Bayesian Methods for Big Data Sets and Intractable Likelihoods; Scalable Methods and Approaches

Lead CI: Tony Pettitt

There are many situations where analytically or computationally intractable likelihoods are encountered in a wide range of applications from stochastic models in genetics and biology through to spatial and temporal models in image analysis.

Some of the current approaches are analytic based on pseudo likelihoods or quasi likelihoods or numerically based on optimization such as EM algorithm-like methods or variational Bayes. Other methods are computer intensive based on Monte Carlo such as Markov chain Monte Carlo, Sequential Monte Carlo, Approximate Bayesian Computation (ABC) or indirect inference.

For the computer intensive approaches, parallel computing approaches are providing platforms to make computationally intensive Monte Carlo approaches feasible for large data sets. Sequential Monte Carlo provides an embarrassingly parallel approach.

Network or graphical data provides an example where there are computationally tractable models to simulate from but exact likelihood methods are intractable.
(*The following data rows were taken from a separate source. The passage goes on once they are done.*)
### src/rtl/steer_pkg.sv
package steer_pkg;
  typedef enum logic [2:0] {
    OPC_ALU     = 3'd0,
    OPC_SFU     = 3'd1,
    OPC_LOAD    = 3'd2,
    OPC_STORE   = 3'd3,
    OPC_MEMBAR  = 3'd4,
    OPC_BARRIER = 3'd5,
    OPC_ALU_B   = 3'd6,
    OPC_ALU_C   = 3'd7
  } op_class_e;

  function automatic logic is_mem_class(input op_class_e op);
    return (op == OPC_LOAD) || (op == OPC_STORE) || (op == OPC_MEMBAR);
  endfunction
endpackage

### src/rtl/slot_pick.sv
module slot_pick #(
  parameter int N = 1
) (
  input  logic [N-1:0] free,
  output logic [N-1:0] pick,
  output logic         any
);
  always_comb begin
    pick = '0;
    for (int i = N - 1; i >= 0; i--) begin
      if (free[i]) begin
        pick    = '0;
        pick[i] = 1'b1;
      end
    end
  end
  assign any = |free;
endmodule

### src/rtl/steer_decide.sv
module steer_decide
  import steer_pkg::*;
(
  input  logic [2:0] op,
  input  logic       sp_any,
  input  logic       sfu_any,
  input  logic       mem_any,
  output logic       to_sp,
  output logic       to_sfu,
  output logic       to_mem,
  output logic       is_bar,
  output logic       is_membar
);
  op_class_e cls;
  logic      mem_cls, sfu_cls;

  always_comb begin
    cls     = op_class_e'(op);
    mem_cls = is_mem_class(cls);
    sfu_cls = (cls == OPC_SFU);
    to_mem  = mem_cls && mem_any;
    to_sp   = !mem_cls && !sfu_cls && sp_any;
    to_sfu  = !mem_cls && sfu_any && (sfu_cls || !sp_any);
    is_bar    = (cls == OPC_BARRIER);
    is_membar = (cls == OPC_MEMBAR);
  end
endmodule

### src/rtl/membar_flags.sv
module membar_flags #(
  parameter int NUM_WARPS = 8,
  localparam int WARP_W = (NUM_WARPS > 1) ? $clog2(NUM_WARPS) : 1
) (
  input  logic                 clk,
  input  logic                 rst_n,
  input  logic                 set_en,
  input  logic [WARP_W-1:0]    set_warp,
  input  logic [NUM_WARPS-1:0] clr,
  output logic [NUM_WARPS-1:0] flags
);
  for (genvar w = 0; w < NUM_WARPS; w++) begin : g_warp
    logic hit;
    assign hit = set_en && (set_warp == WARP_W'(w));
    always_ff @(posedge clk) begin
      if (!rst_n)      flags[w] <= 1'b0;
      else if (hit)    flags[w] <= 1'b1;
      else if (clr[w]) flags[w] <= 1'b0;
    end
  end
endmodule

### src/rtl/issue_steer.sv
module issue_steer #(
  parameter int NUM_WARPS = 8,
  parameter int LANES     = 32,
  parameter int PC_W      = 32,
  parameter int SIZE_W    = 4,
  parameter int SP_SLOTS  = 1,
  parameter int SFU_SLOTS = 1,
  parameter int MEM_SLOTS = 1,
  localparam int WARP_W = (NUM_WARPS > 1) ? $clog2(NUM_WARPS) : 1
) (
  input  logic                 clk,
  input  logic                 rst_n,
  input  logic                 in_valid,
  output logic                 in_ready,
  input  logic [2:0]           in_op,
  input  logic [WARP_W-1:0]    in_warp,
  input  logic [LANES-1:0]     in_mask,
  input  logic [PC_W-1:0]      in_pc,
  input  logic [SIZE_W-1:0]    in_size,
  input  logic [SP_SLOTS-1:0]  sp_free,
  input  logic [SFU_SLOTS-1:0] sfu_free,
  input  logic [MEM_SLOTS-1:0] mem_free,
  output logic [SP_SLOTS-1:0]  sp_wr,
  output logic [SFU_SLOTS-1:0] sfu_wr,
  output logic [MEM_SLOTS-1:0] mem_wr,
  output logic [WARP_W-1:0]    out_warp,
  output logic [LANES-1:0]     out_mask,
  output logic [2:0]           out_op,
  output logic                 issued,
  output logic                 bar_arrive,
  output logic [WARP_W-1:0]    bar_warp,
  input  logic [NUM_WARPS-1:0] membar_clr,
  output logic [NUM_WARPS-1:0] membar_flags,
  output logic [PC_W-1:0]      next_pc,
  output logic                 next_pc_vld
);
  logic [SP_SLOTS-1:0]  sp_pick;
  logic [SFU_SLOTS-1:0] sfu_pick;
  logic [MEM_SLOTS-1:0] mem_pick;
  logic sp_any, sfu_any, mem_any;
  logic to_sp, to_sfu, to_mem, is_bar, is_membar;

  slot_pick #(.N(SP_SLOTS))  u_sp_pick  (.free(sp_free),  .pick(sp_pick),  .any(sp_any));
  slot_pick #(.N(SFU_SLOTS)) u_sfu_pick (.free(sfu_free), .pick(sfu_pick), .any(sfu_any));
  slot_pick #(.N(MEM_SLOTS)) u_mem_pick (.free(mem_free), .pick(mem_pick), .any(mem_any));

  steer_decide u_decide (
    .op(in_op), .sp_any(sp_any), .sfu_any(sfu_any), .mem_any(mem_any),
    .to_sp(to_sp), .to_sfu(to_sfu), .to_mem(to_mem),
    .is_bar(is_bar), .is_membar(is_membar)
  );

  assign in_ready = to_sp || to_sfu || to_mem;
  assign issued   = in_valid && in_ready;

  assign sp_wr  = {SP_SLOTS{issued && to_sp}}   & sp_pick;
  assign sfu_wr = {SFU_SLOTS{issued && to_sfu}} & sfu_pick;
  assign mem_wr = {MEM_SLOTS{issued && to_mem}} & mem_pick;

  assign out_warp = in_warp;
  assign out_mask = in_mask;
  assign out_op   = in_op;

  assign bar_arrive = issued && is_bar;
  assign bar_warp   = in_warp;

  membar_flags #(.NUM_WARPS(NUM_WARPS)) u_membar (
    .clk(clk), .rst_n(rst_n),
    .set_en(issued && is_membar), .set_warp(in_warp),
    .clr(membar_clr), .flags(membar_flags)
  );

  assign next_pc     = in_pc + PC_W'(in_size);
  assign next_pc_vld = issued;
endmodule

### config.mk
export PLATFORM = sky130hd
export DESIGN_NAME = issue_steer
export DESIGN_NICKNAME = d
export VERILOG_FILES = /design/src/rtl/steer_pkg.sv /design/src/rtl/slot_pick.sv /design/src/rtl/steer_decide.sv /design/src/rtl/membar_flags.sv /design/src/rtl/issue_steer.sv
export SDC_FILE = /design/constraint.sdc
export NUM_CORES = 1
export LEC_CHECK = 0
export ABC_AREA = 1
export BUFFER_PORTS_ARGS = -buffer_cell sky130_fd_sc_hd__buf_4
export CAP_MARGIN = 40
export CORE_MARGIN = 8
export CORE_UTILIZATION = 35
export DETAILED_ROUTE_END_ITERATION = 6
export HOLD_SLACK_MARGIN = 0.15
export MAX_ROUTING_LAYER = met4
export PLACE_DENSITY = 0.76
export SLEW_MARGIN = 10
export SYNTH_ARGS = -nofsm -noshare
export SYNTH_HDL_FRONTEND = slang
export SYNTH_HIERARCHICAL = 1
export SYNTH_SLANG_ARGS = --single-unit
### constraint.sdc
create_clock -name clk -period 1.4 [get_ports clk]
set_input_delay 0.14 -clock clk [delete_from_list [all_inputs] [get_ports clk]]
set_output_delay 0.14 -clock clk [all_outputs]
set_load 0.02 [all_outputs]
==> results of run 1 <==
-- power breakdown --
| part | leakage, nW | internal (W) | switching, W |
|---|---|---|---|
| registers | 0.0644 | 0.000229 | 0.000000356 |
| logic | 1.47 | 0.000416 | 0.000477 |
| clock network | 0.0216 | 0.000186 | 0.0000924 |
| total | 1.55 | 0.000832 | 0.000570 |
-- layout make-up --
cell class / instances / area share, %
Multi-Input combinational cell: 250 / 50.75
Timing Repair Buffer: 126 / 33.86
Inverter: 47 / 5.928
Sequential cell: 8 / 5.197
Tap cell: 72 / 2.923
Clock buffer: 3 / 1.340
-- kinds of logic after synthesis --
| family | Yosys count |
|---|---|
| xor gates and xnor gates | 17 |
| AOI/OAI and AO/OA | 10 |
| DFF | 8 |
| buffers and inverters | 95 |
| adders and majority gates | 5 |
| and+or+nand+nor | 217 |
-- critical path, delay by kind of cell --
kind / cells / cell delay, ns
fa+ha+maj: 2 / 0.51
simple gates: 5 / 0.50
xor+xnor: 1 / 0.14
buf+inv: 2 / 0.23
-- how the worst max path moves through the flow --
stage	end	slack, ns
2_1_floorplan	next_pc[22]	-0.07
3_3_place_gp	next_pc[20]	-0.29
3_5_place_dp	next_pc[16]	-0.34
4_1_cts	next_pc[24]	-0.25
5_1_grt	next_pc[30]	-0.31
6_report	next_pc[24]	-0.26
-- metal layers --
layer / vias to the layer above / share of wire, % / global-route usage, %
met5: - / 0 / -
met4: 0 / 2.1 / 5.270
met3: 16 / 6.3 / 3.076
met2: 100 / 56 / 31.36
met1: 1068 / 35 / 14.40
li1: 1177 / - / -
-- through the flow --
stage	instances	hold WS, ns	setup TNS, ns
after floorplan	352	0.3033	-0.2013
after global placement	498	0.2801	-5.397
after detailed placement	498	0.2801	-6.478
after CTS	504	0.1593	-3.434
after global routing	506	0.1736	-6.550
final	506	0.1632	-4.770
-- cells in the final DEF (no fill, tap or decap), types with 4 or more instances in the layout --
cell type / count
nand3b_1: 8
nand3_1: 6
inv_2: 5
nand2_2: 16
buf_6: 24
nand2_1: 110
nand2_4: 9
nor2_4: 8
dfxtp_1: 8
nor2_1: 41
ha_4: 4
a21oi_2: 5
xnor2_2: 5
nor2_2: 7
inv_1: 39
xor2_2: 5
buf_4: 101
nand3_2: 4
xor2_1: 5
-- timing repair --
item,CTS,global route
cloned,0,1
gates resized for setup,38,39
endpoints found under the setup margin,32,42
pin swaps,24,18
buffers inserted,3,2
Here, there is a need for approximate likelihood approximations based on summary statistics whose computation is scalable and the application of these approximations in Bayesian methods.

Investigations will include the following.

  • For ABC use of SMC and approaches based on making sampling and approximate likelihood proposals more efficient.
  • Scalable Matrix algebra methods using Gaussian process approximations
  • Use of indirect inference or approximating models and estimation of functions relating parameters to mean values of statistics.
  • Algorithm implementation in parallel computational environments.

Some of the specific applications and motivating examples include stochastic models of population dynamics from disease modelling and systems biology; spatial analysis and image analysis; network or graphical data; neurology with investigations involving upper and lower motor neurons, neuropathies and disease.